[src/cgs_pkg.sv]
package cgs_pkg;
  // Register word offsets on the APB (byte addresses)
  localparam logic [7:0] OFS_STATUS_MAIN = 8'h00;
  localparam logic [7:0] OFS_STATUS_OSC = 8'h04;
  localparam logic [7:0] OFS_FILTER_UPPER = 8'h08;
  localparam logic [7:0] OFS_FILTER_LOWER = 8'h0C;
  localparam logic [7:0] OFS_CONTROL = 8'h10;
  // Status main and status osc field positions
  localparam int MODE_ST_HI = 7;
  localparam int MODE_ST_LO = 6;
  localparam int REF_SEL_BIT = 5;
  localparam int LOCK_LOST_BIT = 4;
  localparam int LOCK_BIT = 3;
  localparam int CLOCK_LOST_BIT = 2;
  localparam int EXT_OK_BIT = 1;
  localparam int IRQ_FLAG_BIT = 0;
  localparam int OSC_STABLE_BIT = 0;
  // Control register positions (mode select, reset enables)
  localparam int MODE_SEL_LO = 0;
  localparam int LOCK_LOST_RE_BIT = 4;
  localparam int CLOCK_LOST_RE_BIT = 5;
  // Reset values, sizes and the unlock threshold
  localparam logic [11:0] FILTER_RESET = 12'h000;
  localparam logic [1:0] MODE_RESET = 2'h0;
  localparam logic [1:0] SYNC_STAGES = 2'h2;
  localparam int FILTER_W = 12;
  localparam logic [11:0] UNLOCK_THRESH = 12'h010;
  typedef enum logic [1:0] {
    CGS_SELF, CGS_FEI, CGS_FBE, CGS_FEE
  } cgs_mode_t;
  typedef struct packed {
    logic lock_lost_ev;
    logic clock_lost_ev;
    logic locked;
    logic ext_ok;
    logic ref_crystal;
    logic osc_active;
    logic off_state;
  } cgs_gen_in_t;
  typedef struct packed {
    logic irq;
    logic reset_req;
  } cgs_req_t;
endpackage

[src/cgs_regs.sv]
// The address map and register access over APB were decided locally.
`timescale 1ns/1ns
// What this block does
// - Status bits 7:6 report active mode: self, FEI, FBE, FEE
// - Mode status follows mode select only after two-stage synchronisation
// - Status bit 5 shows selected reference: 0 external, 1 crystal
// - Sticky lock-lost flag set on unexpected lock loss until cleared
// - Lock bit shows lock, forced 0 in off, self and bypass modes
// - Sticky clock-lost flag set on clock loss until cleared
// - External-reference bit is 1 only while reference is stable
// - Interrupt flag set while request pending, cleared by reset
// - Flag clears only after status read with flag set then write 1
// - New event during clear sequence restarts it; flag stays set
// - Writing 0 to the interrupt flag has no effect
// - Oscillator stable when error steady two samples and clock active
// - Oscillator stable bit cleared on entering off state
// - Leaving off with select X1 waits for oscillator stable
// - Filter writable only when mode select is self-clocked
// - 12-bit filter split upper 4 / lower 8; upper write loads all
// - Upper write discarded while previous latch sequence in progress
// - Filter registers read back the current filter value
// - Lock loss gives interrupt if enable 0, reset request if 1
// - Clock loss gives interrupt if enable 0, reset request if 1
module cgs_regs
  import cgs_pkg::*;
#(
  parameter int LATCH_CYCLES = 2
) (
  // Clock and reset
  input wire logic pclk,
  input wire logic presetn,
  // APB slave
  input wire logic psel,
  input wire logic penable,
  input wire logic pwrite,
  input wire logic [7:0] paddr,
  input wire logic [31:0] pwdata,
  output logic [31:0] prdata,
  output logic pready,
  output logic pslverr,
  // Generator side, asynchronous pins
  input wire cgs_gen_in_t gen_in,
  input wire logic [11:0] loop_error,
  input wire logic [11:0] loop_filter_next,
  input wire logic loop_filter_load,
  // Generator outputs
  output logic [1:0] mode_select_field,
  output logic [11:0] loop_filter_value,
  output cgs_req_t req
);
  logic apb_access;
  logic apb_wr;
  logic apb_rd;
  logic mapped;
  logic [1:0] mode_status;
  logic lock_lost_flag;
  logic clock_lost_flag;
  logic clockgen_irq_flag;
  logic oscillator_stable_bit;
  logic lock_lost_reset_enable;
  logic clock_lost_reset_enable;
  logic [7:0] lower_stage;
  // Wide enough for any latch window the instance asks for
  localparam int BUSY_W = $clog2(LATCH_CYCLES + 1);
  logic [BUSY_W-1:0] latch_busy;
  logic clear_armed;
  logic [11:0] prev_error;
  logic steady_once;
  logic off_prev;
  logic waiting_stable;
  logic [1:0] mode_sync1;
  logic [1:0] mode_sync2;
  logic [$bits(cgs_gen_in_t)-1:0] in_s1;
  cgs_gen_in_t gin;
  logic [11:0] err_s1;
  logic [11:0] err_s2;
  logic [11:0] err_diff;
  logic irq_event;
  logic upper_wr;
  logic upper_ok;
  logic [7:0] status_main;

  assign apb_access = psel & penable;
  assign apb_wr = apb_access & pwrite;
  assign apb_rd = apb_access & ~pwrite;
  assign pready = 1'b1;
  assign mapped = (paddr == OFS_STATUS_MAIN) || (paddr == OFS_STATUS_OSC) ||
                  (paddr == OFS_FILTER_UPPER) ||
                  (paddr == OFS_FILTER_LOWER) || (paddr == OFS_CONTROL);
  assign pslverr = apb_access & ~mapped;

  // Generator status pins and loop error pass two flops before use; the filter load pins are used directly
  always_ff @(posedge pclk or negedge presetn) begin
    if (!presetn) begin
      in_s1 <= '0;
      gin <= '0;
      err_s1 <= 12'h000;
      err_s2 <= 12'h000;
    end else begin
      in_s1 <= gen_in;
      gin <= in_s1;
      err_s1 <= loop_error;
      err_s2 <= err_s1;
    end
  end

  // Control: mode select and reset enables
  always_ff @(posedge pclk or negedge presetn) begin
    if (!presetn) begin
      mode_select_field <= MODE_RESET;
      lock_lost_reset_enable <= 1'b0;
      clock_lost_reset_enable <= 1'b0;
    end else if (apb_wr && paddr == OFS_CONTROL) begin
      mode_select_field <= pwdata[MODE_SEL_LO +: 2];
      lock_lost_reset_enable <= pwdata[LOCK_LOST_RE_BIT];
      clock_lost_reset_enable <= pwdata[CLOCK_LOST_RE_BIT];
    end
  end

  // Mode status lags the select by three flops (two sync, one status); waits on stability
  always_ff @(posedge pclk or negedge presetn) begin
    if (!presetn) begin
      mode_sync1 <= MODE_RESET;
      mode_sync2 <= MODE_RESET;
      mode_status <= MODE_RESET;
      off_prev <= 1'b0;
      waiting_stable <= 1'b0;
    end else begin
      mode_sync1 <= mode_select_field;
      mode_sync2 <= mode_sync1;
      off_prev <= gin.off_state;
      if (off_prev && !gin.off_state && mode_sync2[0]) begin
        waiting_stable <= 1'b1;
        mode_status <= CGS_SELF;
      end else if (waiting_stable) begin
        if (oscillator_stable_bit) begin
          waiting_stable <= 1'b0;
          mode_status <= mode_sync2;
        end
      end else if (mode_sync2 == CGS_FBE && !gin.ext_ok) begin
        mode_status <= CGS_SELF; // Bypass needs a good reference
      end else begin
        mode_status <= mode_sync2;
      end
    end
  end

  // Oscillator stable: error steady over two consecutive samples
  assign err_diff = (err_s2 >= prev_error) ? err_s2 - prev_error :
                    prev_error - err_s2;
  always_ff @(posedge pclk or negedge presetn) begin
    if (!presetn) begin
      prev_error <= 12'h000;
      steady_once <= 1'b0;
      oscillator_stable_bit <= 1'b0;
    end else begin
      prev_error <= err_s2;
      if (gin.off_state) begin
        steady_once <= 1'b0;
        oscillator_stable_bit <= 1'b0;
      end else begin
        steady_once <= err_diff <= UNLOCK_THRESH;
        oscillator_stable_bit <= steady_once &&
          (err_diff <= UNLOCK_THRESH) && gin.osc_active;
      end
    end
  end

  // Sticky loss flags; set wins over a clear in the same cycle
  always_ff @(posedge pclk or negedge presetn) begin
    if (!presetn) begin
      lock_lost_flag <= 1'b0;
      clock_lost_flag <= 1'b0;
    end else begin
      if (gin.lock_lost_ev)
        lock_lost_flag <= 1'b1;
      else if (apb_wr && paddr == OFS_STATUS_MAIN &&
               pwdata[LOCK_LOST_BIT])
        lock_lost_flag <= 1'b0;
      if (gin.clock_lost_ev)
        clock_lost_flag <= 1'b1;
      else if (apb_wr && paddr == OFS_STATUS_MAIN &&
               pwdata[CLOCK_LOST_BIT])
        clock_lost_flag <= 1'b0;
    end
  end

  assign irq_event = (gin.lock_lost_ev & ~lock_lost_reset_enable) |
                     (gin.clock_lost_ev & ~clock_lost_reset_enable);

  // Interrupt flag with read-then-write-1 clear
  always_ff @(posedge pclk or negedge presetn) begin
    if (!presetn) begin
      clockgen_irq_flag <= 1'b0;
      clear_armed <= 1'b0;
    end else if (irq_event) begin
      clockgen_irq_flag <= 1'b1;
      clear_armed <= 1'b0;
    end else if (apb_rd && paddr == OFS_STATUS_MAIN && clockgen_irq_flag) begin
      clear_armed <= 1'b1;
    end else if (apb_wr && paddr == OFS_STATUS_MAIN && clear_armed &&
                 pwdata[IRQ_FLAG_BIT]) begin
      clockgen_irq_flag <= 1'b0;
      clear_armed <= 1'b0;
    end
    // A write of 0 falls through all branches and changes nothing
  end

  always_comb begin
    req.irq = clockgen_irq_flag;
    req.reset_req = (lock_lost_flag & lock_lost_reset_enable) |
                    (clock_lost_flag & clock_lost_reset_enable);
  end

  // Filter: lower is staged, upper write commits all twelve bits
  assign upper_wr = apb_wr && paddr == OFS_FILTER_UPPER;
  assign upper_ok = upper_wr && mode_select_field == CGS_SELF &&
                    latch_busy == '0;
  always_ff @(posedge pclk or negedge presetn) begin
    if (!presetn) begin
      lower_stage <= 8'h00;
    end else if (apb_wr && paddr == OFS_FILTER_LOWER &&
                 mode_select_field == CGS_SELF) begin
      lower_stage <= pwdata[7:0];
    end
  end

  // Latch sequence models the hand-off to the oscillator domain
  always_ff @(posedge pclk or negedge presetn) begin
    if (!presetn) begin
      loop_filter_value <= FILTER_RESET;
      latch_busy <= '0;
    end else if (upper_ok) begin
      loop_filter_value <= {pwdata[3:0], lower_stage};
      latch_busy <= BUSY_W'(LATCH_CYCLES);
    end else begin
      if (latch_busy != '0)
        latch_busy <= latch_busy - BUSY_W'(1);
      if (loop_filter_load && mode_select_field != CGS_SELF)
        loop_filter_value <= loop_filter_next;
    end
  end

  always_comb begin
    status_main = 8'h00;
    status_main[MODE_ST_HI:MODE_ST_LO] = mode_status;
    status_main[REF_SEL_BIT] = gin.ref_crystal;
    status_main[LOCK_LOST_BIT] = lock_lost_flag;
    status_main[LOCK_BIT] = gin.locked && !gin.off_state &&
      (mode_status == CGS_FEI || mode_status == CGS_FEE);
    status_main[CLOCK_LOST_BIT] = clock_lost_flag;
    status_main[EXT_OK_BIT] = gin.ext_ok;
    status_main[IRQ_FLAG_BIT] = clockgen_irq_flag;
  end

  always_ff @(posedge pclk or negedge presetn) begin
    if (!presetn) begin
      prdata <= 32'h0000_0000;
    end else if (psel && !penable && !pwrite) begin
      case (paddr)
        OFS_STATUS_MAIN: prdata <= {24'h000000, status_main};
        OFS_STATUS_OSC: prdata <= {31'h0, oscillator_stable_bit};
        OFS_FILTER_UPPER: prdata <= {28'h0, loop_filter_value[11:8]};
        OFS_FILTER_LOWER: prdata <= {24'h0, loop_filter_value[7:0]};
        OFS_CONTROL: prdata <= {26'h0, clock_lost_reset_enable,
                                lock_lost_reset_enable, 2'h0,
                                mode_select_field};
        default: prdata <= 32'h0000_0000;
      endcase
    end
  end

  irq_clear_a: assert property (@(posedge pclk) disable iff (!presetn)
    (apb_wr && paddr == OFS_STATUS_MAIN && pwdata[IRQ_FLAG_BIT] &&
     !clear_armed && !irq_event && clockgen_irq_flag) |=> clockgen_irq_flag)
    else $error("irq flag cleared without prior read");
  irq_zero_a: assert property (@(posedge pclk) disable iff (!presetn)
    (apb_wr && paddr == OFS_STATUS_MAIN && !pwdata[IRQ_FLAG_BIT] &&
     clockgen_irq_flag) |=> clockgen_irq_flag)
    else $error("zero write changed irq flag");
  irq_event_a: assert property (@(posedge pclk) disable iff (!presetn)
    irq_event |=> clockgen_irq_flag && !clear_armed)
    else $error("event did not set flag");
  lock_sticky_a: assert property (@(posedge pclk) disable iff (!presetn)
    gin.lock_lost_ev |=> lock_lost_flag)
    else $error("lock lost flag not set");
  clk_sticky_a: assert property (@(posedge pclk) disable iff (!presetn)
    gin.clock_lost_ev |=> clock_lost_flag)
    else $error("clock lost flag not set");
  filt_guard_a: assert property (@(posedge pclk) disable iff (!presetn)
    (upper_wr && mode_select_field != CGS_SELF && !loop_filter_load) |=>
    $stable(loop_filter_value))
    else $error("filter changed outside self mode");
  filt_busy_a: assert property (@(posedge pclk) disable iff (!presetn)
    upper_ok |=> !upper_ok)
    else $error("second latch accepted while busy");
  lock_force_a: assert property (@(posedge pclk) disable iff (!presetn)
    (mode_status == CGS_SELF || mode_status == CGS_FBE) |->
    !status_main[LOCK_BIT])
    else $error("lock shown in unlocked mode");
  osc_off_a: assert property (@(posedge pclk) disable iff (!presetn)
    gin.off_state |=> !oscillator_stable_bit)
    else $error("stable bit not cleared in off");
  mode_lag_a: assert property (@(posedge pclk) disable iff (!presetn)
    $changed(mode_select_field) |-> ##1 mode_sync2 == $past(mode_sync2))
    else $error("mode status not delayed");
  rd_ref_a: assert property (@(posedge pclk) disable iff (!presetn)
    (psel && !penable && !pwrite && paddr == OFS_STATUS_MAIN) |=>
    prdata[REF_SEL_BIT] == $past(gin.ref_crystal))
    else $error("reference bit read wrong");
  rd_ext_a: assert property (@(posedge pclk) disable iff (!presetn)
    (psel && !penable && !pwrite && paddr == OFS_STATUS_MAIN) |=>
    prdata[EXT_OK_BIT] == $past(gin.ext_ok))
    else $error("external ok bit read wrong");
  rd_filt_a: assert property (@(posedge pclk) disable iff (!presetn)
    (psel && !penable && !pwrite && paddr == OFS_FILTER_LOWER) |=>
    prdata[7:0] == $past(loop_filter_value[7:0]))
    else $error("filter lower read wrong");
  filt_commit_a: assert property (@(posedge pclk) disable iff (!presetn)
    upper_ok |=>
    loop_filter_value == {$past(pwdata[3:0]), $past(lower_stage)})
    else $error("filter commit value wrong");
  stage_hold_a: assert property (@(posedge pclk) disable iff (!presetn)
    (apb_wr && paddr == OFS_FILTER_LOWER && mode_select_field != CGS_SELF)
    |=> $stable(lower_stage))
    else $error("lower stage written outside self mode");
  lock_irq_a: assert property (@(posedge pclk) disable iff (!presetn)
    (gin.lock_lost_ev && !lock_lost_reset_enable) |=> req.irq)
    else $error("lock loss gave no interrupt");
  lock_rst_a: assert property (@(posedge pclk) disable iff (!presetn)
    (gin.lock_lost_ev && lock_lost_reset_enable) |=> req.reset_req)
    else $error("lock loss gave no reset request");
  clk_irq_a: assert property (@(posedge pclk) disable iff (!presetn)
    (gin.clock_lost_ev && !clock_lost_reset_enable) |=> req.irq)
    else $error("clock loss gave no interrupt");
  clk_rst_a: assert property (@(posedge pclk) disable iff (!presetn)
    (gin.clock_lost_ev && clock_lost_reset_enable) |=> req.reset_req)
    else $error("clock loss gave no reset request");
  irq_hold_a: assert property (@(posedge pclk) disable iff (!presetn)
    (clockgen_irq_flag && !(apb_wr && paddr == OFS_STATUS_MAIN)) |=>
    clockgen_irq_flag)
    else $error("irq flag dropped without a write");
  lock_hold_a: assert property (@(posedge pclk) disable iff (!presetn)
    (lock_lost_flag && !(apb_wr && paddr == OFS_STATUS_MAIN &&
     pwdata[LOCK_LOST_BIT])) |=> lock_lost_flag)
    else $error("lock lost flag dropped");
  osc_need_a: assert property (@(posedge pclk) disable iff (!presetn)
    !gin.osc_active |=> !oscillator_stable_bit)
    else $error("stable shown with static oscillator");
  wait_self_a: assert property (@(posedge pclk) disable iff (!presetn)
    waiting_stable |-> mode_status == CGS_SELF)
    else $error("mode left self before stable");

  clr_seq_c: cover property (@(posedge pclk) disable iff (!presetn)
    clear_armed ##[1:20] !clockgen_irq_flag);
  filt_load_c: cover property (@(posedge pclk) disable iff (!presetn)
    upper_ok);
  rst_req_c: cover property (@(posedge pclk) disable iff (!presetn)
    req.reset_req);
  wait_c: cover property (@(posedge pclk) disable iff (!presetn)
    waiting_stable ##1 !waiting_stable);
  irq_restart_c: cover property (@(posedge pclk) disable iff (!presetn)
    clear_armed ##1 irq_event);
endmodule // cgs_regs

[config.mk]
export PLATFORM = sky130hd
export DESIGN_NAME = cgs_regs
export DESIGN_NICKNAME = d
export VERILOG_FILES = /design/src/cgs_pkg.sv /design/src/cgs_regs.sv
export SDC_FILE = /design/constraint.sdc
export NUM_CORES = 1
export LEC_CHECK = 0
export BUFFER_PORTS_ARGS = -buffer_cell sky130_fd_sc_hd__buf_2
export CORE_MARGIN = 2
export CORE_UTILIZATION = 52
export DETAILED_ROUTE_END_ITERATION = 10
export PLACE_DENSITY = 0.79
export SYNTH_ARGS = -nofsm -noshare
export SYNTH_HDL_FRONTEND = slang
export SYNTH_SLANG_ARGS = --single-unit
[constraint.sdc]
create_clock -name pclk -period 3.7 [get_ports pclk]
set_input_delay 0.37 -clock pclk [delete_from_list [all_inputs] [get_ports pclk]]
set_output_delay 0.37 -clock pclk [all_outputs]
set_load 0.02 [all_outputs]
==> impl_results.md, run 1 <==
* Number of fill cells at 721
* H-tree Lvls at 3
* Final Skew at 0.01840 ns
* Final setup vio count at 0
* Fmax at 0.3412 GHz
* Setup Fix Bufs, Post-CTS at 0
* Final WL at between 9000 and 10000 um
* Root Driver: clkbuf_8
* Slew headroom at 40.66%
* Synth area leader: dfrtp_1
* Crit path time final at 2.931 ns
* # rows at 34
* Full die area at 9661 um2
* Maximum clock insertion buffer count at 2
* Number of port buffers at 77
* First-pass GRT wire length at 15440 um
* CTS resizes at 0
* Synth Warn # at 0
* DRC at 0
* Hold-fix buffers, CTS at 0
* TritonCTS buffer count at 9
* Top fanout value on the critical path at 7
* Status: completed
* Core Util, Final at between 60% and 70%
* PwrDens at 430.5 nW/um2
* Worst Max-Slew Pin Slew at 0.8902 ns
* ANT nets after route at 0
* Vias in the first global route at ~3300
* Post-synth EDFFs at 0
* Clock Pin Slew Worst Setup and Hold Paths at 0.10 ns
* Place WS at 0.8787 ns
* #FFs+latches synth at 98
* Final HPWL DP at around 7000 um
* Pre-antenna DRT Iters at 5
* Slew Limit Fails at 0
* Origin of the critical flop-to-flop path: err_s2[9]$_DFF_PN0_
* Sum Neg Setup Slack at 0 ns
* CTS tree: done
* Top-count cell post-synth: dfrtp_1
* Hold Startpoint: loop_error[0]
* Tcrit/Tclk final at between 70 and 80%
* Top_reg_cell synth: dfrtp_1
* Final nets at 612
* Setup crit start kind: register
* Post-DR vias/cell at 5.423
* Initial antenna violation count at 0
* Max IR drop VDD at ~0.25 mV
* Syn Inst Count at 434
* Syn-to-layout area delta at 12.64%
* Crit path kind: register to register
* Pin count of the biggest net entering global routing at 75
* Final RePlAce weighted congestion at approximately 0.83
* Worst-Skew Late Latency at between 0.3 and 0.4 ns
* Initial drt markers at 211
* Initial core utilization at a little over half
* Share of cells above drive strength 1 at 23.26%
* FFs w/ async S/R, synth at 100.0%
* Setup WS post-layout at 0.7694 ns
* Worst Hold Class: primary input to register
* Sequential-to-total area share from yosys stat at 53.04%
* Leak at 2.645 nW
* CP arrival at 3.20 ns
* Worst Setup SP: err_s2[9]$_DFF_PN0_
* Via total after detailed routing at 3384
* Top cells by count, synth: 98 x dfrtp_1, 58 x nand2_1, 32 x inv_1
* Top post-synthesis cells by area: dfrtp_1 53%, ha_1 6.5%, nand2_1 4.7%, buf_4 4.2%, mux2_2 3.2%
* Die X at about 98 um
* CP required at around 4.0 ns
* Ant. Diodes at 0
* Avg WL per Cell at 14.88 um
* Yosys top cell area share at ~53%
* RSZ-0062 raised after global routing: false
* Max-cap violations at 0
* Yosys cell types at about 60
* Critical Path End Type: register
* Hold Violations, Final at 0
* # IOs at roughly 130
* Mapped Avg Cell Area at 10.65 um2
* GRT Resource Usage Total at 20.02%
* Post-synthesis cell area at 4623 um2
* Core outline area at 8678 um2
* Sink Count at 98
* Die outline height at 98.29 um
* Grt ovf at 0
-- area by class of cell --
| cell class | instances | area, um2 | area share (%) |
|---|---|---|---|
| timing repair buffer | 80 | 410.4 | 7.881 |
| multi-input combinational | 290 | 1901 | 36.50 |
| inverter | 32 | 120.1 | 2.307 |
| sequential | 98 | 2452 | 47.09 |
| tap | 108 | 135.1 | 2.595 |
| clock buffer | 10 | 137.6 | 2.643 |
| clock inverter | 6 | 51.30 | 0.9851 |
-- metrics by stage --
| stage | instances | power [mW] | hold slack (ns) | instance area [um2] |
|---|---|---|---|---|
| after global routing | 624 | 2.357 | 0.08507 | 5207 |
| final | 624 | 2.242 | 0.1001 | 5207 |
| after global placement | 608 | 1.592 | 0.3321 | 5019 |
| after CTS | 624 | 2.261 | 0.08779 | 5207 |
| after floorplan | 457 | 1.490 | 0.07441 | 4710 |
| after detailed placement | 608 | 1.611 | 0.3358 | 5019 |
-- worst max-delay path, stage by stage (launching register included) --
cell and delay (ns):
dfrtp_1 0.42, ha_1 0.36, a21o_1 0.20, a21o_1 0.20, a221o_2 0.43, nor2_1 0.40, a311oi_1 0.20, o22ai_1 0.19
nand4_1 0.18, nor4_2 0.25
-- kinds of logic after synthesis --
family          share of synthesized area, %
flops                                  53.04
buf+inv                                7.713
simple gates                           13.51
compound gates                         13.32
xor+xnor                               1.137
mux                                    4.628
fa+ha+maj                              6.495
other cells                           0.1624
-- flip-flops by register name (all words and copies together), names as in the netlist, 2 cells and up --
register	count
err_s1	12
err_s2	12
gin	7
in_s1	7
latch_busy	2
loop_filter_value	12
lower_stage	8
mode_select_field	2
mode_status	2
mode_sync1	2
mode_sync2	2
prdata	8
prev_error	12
-*-*-
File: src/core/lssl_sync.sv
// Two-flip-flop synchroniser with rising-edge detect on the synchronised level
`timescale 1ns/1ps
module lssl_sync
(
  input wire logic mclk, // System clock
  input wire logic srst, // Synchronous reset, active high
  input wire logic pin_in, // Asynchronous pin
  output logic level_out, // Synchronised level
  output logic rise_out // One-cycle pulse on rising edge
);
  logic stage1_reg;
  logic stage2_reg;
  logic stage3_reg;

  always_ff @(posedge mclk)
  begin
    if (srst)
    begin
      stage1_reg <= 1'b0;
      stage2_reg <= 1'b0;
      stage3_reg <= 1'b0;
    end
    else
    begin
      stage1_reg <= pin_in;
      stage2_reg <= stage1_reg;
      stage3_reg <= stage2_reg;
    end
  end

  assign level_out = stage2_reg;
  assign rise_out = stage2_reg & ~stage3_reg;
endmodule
-*-*-
Search the listing for "nets" and show every line where it occurs.

ANSWER AREA —
* ANT nets after route at 0
* Final nets at 612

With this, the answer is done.